Windows NT 3.1 supports dual processor systems, while the Advanced Server edition supports up to four processors. Due to an error in the processor detection routine, Windows NT 3.1 cannot be installed on Pentium Pro or newer sixth-generation processors. Microsoft never fixed the problem, but unofficial patches are available.

== Reception ==
Windows NT 3.1 sold about 300,000 copies in its first year. The hardware requirements were deemed to be very high at that time; the recommended system requirements of a 486 processor with 16 megabytes of memory were well above the average computer's configuration, and the operating system turned out to be too slow to use. 32-bit applications which could have used the capabilities of Windows NT 3.1 were scarce, so users had to resort to the old 16-bit applications; however, these ran slower than on Windows 3.1. Estimates in November 1993 counted only 150 Windows NT applications. Common types of software, like office suites, were not available for Windows NT 3.1. During the development of the operating system, the API calls were changed so 32-bit applications built on the 1992 pre-release version of Windows NT 3.1 could not be run on the final version. This affected software such as Microsoft Visual C++ 1.0 and Microsoft Fortran PowerStation.

RISC systems with Windows NT 3.1 had an even bigger disadvantage: even though they were more powerful than x86 systems, almost no 32-bit applications or drivers were ported to these platforms. 16-bit applications ran much slower under RISC systems because of the 80286 emulation compared to x86 systems which could run 16-bit applications natively, and DOS and 16-bit applications which depended on 386 calls could not be run at all on RISC systems.

However, not all reception was negative; the multitasking capabilities of the operating system were rated positively, especially compared to Windows 3.1. Compared to the size of the operating system, the installation turned out to be very easy, even though installing from floppies was a very time-consuming task. The Advanced Server, intended to be the successor to the unsuccessful LAN Manager product, was technically much superior to its predecessor, and only failed to gain success because it shared the same problems with its workstation pendant, such as the low performance running 16-bit applications. The Advanced Server provided a financial advantage for large networks because its price was not dependent on the number of clients, unlike its competitor Novell NetWare.

With Windows NT, Microsoft entered a market it could not previously address and which was mostly dominated by Unix, Novell NetWare and OS/2. A test performed by the InfoWorld magazine in November 1993, where the networking capabilities of several operating systems were tested, showed that Windows NT 3.1 was seriously lacking in inter-client communication: it could only connect to its own server via NetBEUI; attempts to connect to Unix, NetWare and OS/2 all failed because no client software was available. For the Advanced Server, only their own client, the Macintosh and, if only limited, OS/2 were able to connect to the server.

Even though the operating system's actual success was only moderate, it had a huge lasting impact.
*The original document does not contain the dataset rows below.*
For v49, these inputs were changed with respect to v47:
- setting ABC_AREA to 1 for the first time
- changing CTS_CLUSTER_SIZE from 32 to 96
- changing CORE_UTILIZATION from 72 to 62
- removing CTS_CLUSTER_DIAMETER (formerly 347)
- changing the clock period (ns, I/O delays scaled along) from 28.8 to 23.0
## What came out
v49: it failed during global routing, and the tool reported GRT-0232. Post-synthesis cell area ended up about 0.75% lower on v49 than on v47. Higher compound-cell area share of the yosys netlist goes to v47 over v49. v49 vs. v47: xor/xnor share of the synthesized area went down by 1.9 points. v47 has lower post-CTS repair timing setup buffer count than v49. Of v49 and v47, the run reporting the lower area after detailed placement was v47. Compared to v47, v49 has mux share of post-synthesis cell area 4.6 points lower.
## xenon
==> flow/design.v (excerpt) <==
module brain_m(clk, rst, distance, mode, start, E, color, OE, shape);
Settings: LEC_CHECK=0, ABC_AREA=1, CAP_MARGIN=30, CELL_PAD_IN_SITES_GLOBAL_PLACEMENT=3, CORE_ASPECT_RATIO=0.58, CORE_MARGIN=2, CORE_UTILIZATION=61, CTS_CLUSTER_DIAMETER=249, GPL_ROUTABILITY_DRIVEN=1, GPL_TIMING_DRIVEN=1, HOLD_SLACK_MARGIN=0.08, MIN_ROUTING_LAYER=met1, SETUP_SLACK_MARGIN=-0.03, SLEW_MARGIN=0, TNS_END_PERCENT=45; clock period 9.77 ns.
run.sh (not shown) runs the stock make flow with config.mk's settings and CLKGATE_MAP_FILE=.
Flow for xenon halted at global placement without I/O, error code GPL-0301.
Relative to xenon, the following input files were edited for amber:
Settings: CELL_PAD_IN_SITES_GLOBAL_PLACEMENT removed (was 3); GPL_TIMING_DRIVEN removed (was 1); CTS_CLUSTER_DIAMETER removed (was 249); HOLD_SLACK_MARGIN removed (was 0.08); ABC_AREA removed (was 1); SLEW_MARGIN changed from 0 to 20; MIN_ROUTING_LAYER removed (was met1); PLACE_DENSITY newly set to 0.6; CAP_MARGIN changed from 30 to 20; CORE_ASPECT_RATIO removed (was 0.58); TNS_END_PERCENT removed (was 45); SETUP_SLACK_MARGIN removed (was -0.03); CORE_UTILIZATION changed from 61 to 40; GPL_ROUTABILITY_DRIVEN removed (was 1); the clock period (ns, I/O delays scaled along) changed from 9.77 to 10.0.
--- outcome ---
amber reached the final stage; the timing, DRC and antenna checks on its layout passed.
Compared to xenon, amber was floorplanned on a bigger die.
Between xenon and amber, the flow reports synthesized cell count decreasing by more than 10%.
On sequential share of the synthesized area, the lower figure sits with xenon, not amber.
amber ends up with a yosys synthesis chip area that is about 1% lower than in xenon.
When the final numbers for amber and xenon were put side by side, the starting density of the core turned out to be smaller in amber.
Input changes introduced in garnet (baseline for comparison: amber):
Settings: CORE_ASPECT_RATIO: unset -> 0.5; CTS_CLUSTER_SIZE: unset -> 98; CTS_CLUSTER_DIAMETER: unset -> 253; CORE_UTILIZATION: 40 -> 68; CELL_PAD_IN_SITES_GLOBAL_PLACEMENT: unset -> 1; PLACE_DENSITY: 0.6 -> 0.39; ABC_AREA: unset -> 1; SETUP_SLACK_MARGIN: unset -> 2.48.
## What came out
garnet: GPL-0301 in global placement without I/O -> run aborted. [compare] base=amber new=garnet: mean area per synthesized cell went down; total core area went down by 41%. Share of synthesized area occupied by flip-flops and latches: garnet < amber. Higher total die size goes to amber over garnet. Dominant kind of combinational cell: simple AND/OR/NAND/NOR gates -> amber, AND-OR/OR-AND gates -> garnet.
module Top(
  input         clock,
                reset,
  input  [31:0] io_address,
  input         io_addr_strobe,
  input  [31:0] io_write_data,
  input         io_write_strobe,
  input  [3:0]  io_byte_enable,
  input         io_read_strobe,
  output [31:0] io_read_data,
  input  [15:0] sw,
  output [15:0] led,
  output [7:0]  anode_assert,
  output [6:0]  segs
);
  wire [31:0] _mmioSubsystem_io_fp_rd_data;
  wire        _mcsBridge_io_fp_video_cs;
  wire        _mcsBridge_io_fp_mmio_cs;
  wire        _mcsBridge_io_fp_write;
  wire        _mcsBridge_io_fp_read;
  wire [20:0] _mcsBridge_io_fp_addr;
  wire [31:0] _mcsBridge_io_fp_wr_data;
  mcs_bridge mcsBridge (
    .io_io_address      (io_address),
    .io_io_addr_strobe  (io_addr_strobe),
    .io_io_write_data   (io_write_data),
    .io_io_write_strobe (io_write_strobe),
    .io_io_byte_enable  (io_byte_enable),
    .io_io_read_data    (io_read_data),
    .io_io_read_strobe  (io_read_strobe),
    .io_fp_video_cs     (_mcsBridge_io_fp_video_cs),
    .io_fp_mmio_cs      (_mcsBridge_io_fp_mmio_cs),
    .io_fp_write        (_mcsBridge_io_fp_write),
    .io_fp_read         (_mcsBridge_io_fp_read),
    .io_fp_addr         (_mcsBridge_io_fp_addr),
    .io_fp_wr_data      (_mcsBridge_io_fp_wr_data),
    .io_fp_rd_data      (_mmioSubsystem_io_fp_rd_data)
  );
  mmio_subsystem mmioSubsystem (
    .clock           (clock),
    .reset           (reset),
    .io_fp_video_cs  (_mcsBridge_io_fp_video_cs),
    .io_fp_mmio_cs   (_mcsBridge_io_fp_mmio_cs),
    .io_fp_write     (_mcsBridge_io_fp_write),
    .io_fp_read      (_mcsBridge_io_fp_read),
    .io_fp_addr      (_mcsBridge_io_fp_addr),
    .io_fp_wr_data   (_mcsBridge_io_fp_wr_data),
    .io_fp_rd_data   (_mmioSubsystem_io_fp_rd_data),
    .io_data_in      (sw),
    .io_data_out     (led),
    .io_anode_assert (anode_assert),
    .io_segs         (segs)
  );
endmodule
[flow/config.mk]
export PLATFORM = sky130hd
export DESIGN_NAME = Top
export DESIGN_NICKNAME = Top
export VERILOG_FILES = /design/flow/design.v
export SDC_FILE = /design/flow/constraint.sdc
export NUM_CORES = 4
export LEC_CHECK = 0
export CAP_MARGIN = 0
export CORE_MARGIN = 2
export CORE_UTILIZATION = 71
export CTS_CLUSTER_DIAMETER = 27
export CTS_CLUSTER_SIZE = 37
export SETUP_SLACK_MARGIN = 1.05
export SLEW_MARGIN = 20
[flow/run.sh]
#!/bin/bash
# the make line also repeats each setting of config.mk as NAME=value (left out here)
make -C /OpenROAD-flow-scripts/flow DESIGN_CONFIG=/design/flow/config.mk WORK_HOME=/design/flow/orfs CLKGATE_MAP_FILE= finish
## juniper
// enc_bundler_top
module enc_bundler_top(
	input  wire 						clk,
	input  wire 						nrst,
	input  wire 						bundling_features,
	input  wire [617-1:0]	bits_to_bundle,
	output logic 						encoded_bit
	);
clock: 6.28 ns
lec_check: 0
abc_area: 1
cap_margin: 20
cell_pad_in_sites_global_placement: 0
core_aspect_ratio: 0.54
core_margin: 2
core_utilization: 72
cts_cluster_diameter: 222
gpl_routability_driven: 1
gpl_timing_driven: 1
max_routing_layer: met5
place_density_lb_addon: 0.02
setup_slack_margin: 1.78
slew_margin: 20
tns_end_percent: 60
run.sh (not shown) runs the stock make flow with config.mk's settings and CLKGATE_MAP_FILE=.
juniper did not finish: a tool error stopped it during 3_5_place_dp.
Design i16_biquad, start of the top module:
module i16_biquad(
    input CLK, RST,
    input unsigned [15:0] A,
    output signed [15:0] B,
    input signed [15:0] b_0,
    input signed [15:0] b_1,
    input signed [15:0] b_2,
    input signed [15:0] a_1,
    input signed [15:0] a_2
);
Size: about 6800 cells after synthesis, roughly 110 I/O pins, roughly 0.059 mm^2 of cells after synthesis.
Settings: LEC_CHECK=0, ABC_AREA=1, CAP_MARGIN=20, CORE_ASPECT_RATIO=0.5, CORE_MARGIN=2, CORE_UTILIZATION=72, CTS_CLUSTER_DIAMETER=242, CTS_CLUSTER_SIZE=99, HOLD_SLACK_MARGIN=0.3, PLACE_DENSITY=0.41, SLEW_MARGIN=20, TNS_END_PERCENT=10; clock period 9.14 ns.
run.sh (not shown) runs the stock make flow with config.mk's settings and CLKGATE_MAP_FILE=.
The starting point completed and failed the layout checks on setup timing.
Rerun with:
- ABC_AREA: 1 -> not set
- CORE_ASPECT_RATIO: 0.5 -> not set
- CORE_UTILIZATION: 72 -> 40
- CTS_CLUSTER_DIAMETER: 242 -> not set
- CTS_CLUSTER_SIZE: 99 -> not set
- HOLD_SLACK_MARGIN: 0.3 -> not set
- PLACE_DENSITY: 0.41 -> not set
- TNS_END_PERCENT: 10 -> not set
- clock period: 9.14 -> 16.0 ns (I/O delays scaled with it)
Outcome: The changed run went through all stages and came out clean; routed wire length went down by 28%; clock skew went down by 0.012 ns; synthesized cell count went down by 12%; critical path depth went down by 3; count of clock-buffer cells in the layout went down by 2; worst setup slack improved by 5.3 ns; global-route usage went down by 29 points; synthesized area went down by 1.8%; utilization went down by 42 points; final cell count went down by 3.9%.
Rerun with:
- CORE_UTILIZATION: 40 -> 28
- clock period: 16.0 -> 17.1 ns (I/O delays scaled with it)
Design area goes down by 4.1%.
Global-route usage falls by 6.1 points.
Via count goes down by 1.9%.
Flip-flop count is unchanged.
Critical path depth does not change.
Wire length went up by 2.7%.
Hold slack gains 0.060 ns.
Rerun with:
- ABC_AREA: not set -> 1
- CORE_UTILIZATION: 28 -> 71
- CTS_CLUSTER_DIAMETER: not set -> 373
- CTS_CLUSTER_SIZE: not set -> 100
- SETUP_SLACK_MARGIN: not set -> 0.77
- clock period: 17.1 -> 5.8 ns (I/O delays scaled with it)
With this change the flow completed, yet does not pass: setup timing.
Cell count stays flat.
Worst setup slack degrades by 7.5 ns.
Via count rose by about 34%.
Clock-buffer cell count fell by 1.
First-iteration DRC count rose to 2.8 times its value.
Global-route usage rose by 36 points.
Worst hold slack degrades by 0.021 ns.

---

## build 53
The RTL this note starts from:
==> flow/design.v <==
module i16_mul(
    input signed [15:0] A,
    input signed [15:0] B,
    output signed [31:0] P
);
assign P = A * B;
endmodule
module i18_mul(
    input signed [17:0] A,
    input signed [15:0] B_coef,
    output signed [33:0] P
);
assign P = A * B_coef;
endmodule
module i36_acc(
    input signed [33:0] A,
    input signed [31:0] B,
    input signed [35:0] _Z,
    output signed [35:0] S
);
wire signed [35:0] A_ext = {{2{A[33]}}, A};
wire signed [35:0] B_ext = {{4{B[31]}}, B};
assign S = A_ext + B_ext + _Z;
endmodule
module i36_delay(
    input CLK,
    input RST,
    input signed [35:0] STORE,
    output reg signed [35:0] READ
);
always @ (posedge CLK, negedge RST) begin
    if (!RST) begin
        READ <= 0;
    end else begin
        READ <= STORE;
    end
end
endmodule
module i36_trunc(
    input signed [35:0] A,
    output reg signed [15:0] B_sat,
    output reg signed [17:0] B
);
wire signed [35:0] shifted_inter = (A >>> 14);
wire signed [21:0] shifted = shifted_inter[21:0];
always @(*) begin
    B = $signed(shifted[17:0]);
    if (shifted > 22'sd32767) B_sat = 16'sd32767;
    else if (shifted < -22'sd32768) B_sat = -16'sd32768;
    else B_sat = $signed(shifted[15:0]);
end
endmodule
module i16_biquad(
    input CLK, RST,
    input unsigned [15:0] A,
    output signed [15:0] B,
    input signed [15:0] b_0,
    input signed [15:0] b_1,
    input signed [15:0] b_2,
    input signed [15:0] a_1,
    input signed [15:0] a_2
);
wire signed [17:0] feedback;
wire signed [31:0] P_b0;
wire signed [31:0] P_b1;
wire signed [31:0] P_b2;
wire signed [33:0] P_a1;
wire signed [33:0] P_a2;
wire signed [35:0] S_0;
wire signed [35:0] S_1;
wire signed [35:0] S_2;
wire signed [35:0] Z_0;
wire signed [35:0] Z_1;
i16_mul mul_b0(
    .A(A),
    .B(b_0),
    .P(P_b0)
);
i16_mul mul_b1(
    .A(A),
    .B(b_1),
    .P(P_b1)
);
i16_mul mul_b2(
    .A(A),
    .B(b_2),
    .P(P_b2)
);
i18_mul mul_a1(
    .A(feedback),
    .B_coef(a_1),
    .P(P_a1)
);
i18_mul mul_a2(
    .A(feedback),
    .B_coef(a_2),
    .P(P_a2)
);
i36_acc ACC_0(
    .A(P_a2),
    .B(P_b2),
    ._Z(36'sd0),
    .S(S_0)
);
i36_acc ACC_1(
    .A(P_a1),
    .B(P_b1),
    ._Z(Z_0),
    .S(S_1)
);
i36_acc ACC_2(
    .A(34'sd0),
    .B(P_b0),
    ._Z(Z_1),
    .S(S_2)
);
i36_delay DELAY_0(
    .CLK(CLK),
    .RST(RST),
    .STORE(S_0),
    .READ(Z_0)
);
i36_delay DELAY_1(
    .CLK(CLK),
    .RST(RST),
    .STORE(S_1),
    .READ(Z_1)
);
i36_trunc OUT(
    .A(S_2),
    .B(feedback),
    .B_sat(B)
);
endmodule
Settings: LEC_CHECK=0, CAP_MARGIN=20, CELL_PAD_IN_SITES_DETAIL_PLACEMENT=1, CORE_MARGIN=2, CORE_UTILIZATION=22, CTS_CLUSTER_SIZE=11, PLACE_DENSITY_LB_ADDON=0.14, SLEW_MARGIN=30; clock period 17.5 ns.
Modified inputs, build 95 compared to build 53
# build 53
export LEC_CHECK = 0
export CAP_MARGIN = 20
export CELL_PAD_IN_SITES_DETAIL_PLACEMENT = 1
export CORE_MARGIN = 2
export CORE_UTILIZATION = 22
export CTS_CLUSTER_SIZE = 11
export PLACE_DENSITY_LB_ADDON = 0.14
export SLEW_MARGIN = 30
create_clock -name core_clock -period 17.5 [get_ports {CLK}]
# build 95
export LEC_CHECK = 0
export CAP_MARGIN = 20
export CORE_MARGIN = 2
export CORE_UTILIZATION = 65
export MAX_ROUTING_LAYER = met4
export SLEW_MARGIN = 20
create_clock -name core_clock -period 13.6 [get_ports {CLK}]
Notes after the runs:
- On share of the final layout cell area in multi-input gates, the higher figure sits with build 53, not build 95.
- Diff build 53..build 95 | simple-gate portion of the synthesized area | unchanged
- Per the comparison of build 95 with build 53, non-clock buffer count higher, via count has increased.
- Against build 53, first-pass GRT wire length in build 95 fell by more than 10%.
- Nothing crashed in build 95 and all stages finished; the problem is that the final layout failed, the offending checks being setup timing.
- As far as port buffer count is concerned, build 95 and build 53 perform about the same.
- Going from build 53 to build 95, post-route cell area rose 4.6%, total buffers and inverters traversed by the critical path saw an increase.
Setup changes, build 95 to build 45
# build 95
export LEC_CHECK = 0
export CAP_MARGIN = 20
export CORE_MARGIN = 2
export CORE_UTILIZATION = 65
export MAX_ROUTING_LAYER = met4
export SLEW_MARGIN = 20
create_clock -name core_clock -period 13.6 [get_ports {CLK}]
# build 45
export LEC_CHECK = 0
export CAP_MARGIN = 20
export CORE_ASPECT_RATIO = 0.5
export CORE_MARGIN = 2
export CORE_UTILIZATION = 72
export CTS_CLUSTER_SIZE = 33
export MAX_ROUTING_LAYER = met4
export PLACE_DENSITY = 0.64
export SETUP_SLACK_MARGIN = 3.28
export SLEW_MARGIN = 20
create_clock -name core_clock -period 13.6 [get_ports {CLK}]
### Flow results
- Across build 95 and build 45, no clean finish was achieved.
- | build 45 | all stages done | FAIL | setup timing |
- Build 45 ends up with a multi-input logic area that is 1.0% higher than in build 95.
- Capturing instance or port of the critical path = DELAY_0.READ[34]: build 45; capturing instance or port of the critical path = DELAY_0.READ[28]: build 95
- Re die area: build 95 and build 45 aren't equal, and the higher value belongs to build 95.
- Changes observed in build 45 relative to build 95: first-pass iteration count of the detailed router +1; aggregate routed wire length +21%; cell count -about 0.9%.
- Compared with build 95, build 45 has less setup slack.
#### Input delta (build 18 over build 45)
# build 45
export LEC_CHECK = 0
export CAP_MARGIN = 20
export CORE_ASPECT_RATIO = 0.5
export CORE_MARGIN = 2
export CORE_UTILIZATION = 72
export CTS_CLUSTER_SIZE = 33
export MAX_ROUTING_LAYER = met4
export PLACE_DENSITY = 0.64
export SETUP_SLACK_MARGIN = 3.28
export SLEW_MARGIN = 20
create_clock -name core_clock -period 13.6 [get_ports {CLK}]
# build 18
export LEC_CHECK = 0
export CAP_MARGIN = 20
export CORE_MARGIN = 2
export CORE_UTILIZATION = 72
export CTS_CLUSTER_SIZE = 33
export MAX_ROUTING_LAYER = met4
export PLACE_DENSITY = 0.64
export SLEW_MARGIN = 20
create_clock -name core_clock -period 13.6 [get_ports {CLK}]
## What came out
[flow] build 18 | stages: complete | final checks: fail | reason: setup timing
Build 18 vs build 45: multi-input gate share of total cell area up in build 18
Summary: shortest period the worst path allows, build 18 better than build 45
Number of setup buffers added after CTS, build 45 and build 18: higher on build 45
Summary of the comparison: synthesis-to-layout area growth is lower in build 18, relative to build 45.
Build 18 against build 45: routing usage on met3 moved down, met1 track demand over resource in global routing -7.1 points.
Developers of Unix derivations for the first time strived to standardize their operating systems, and Novell was so concerned about its market share that it bought a Unix vendor. Manufacturers of microprocessors hoped to use the portability of the new operating system to increase their own sales, and thus ports of Windows NT were announced for various platforms, like the Sun SPARC architecture and the Clipper architecture. It was recognized that Windows NT would dominate the desktop market as soon as the hardware became powerful enough to run the operating system at an acceptable speed. Eight years later, Microsoft would unify the consumer-oriented Windows line (which had remained MS-DOS based) with the NT line with the October 2001 release of Windows XP—the first consumer-oriented version of Windows to use the NT architecture.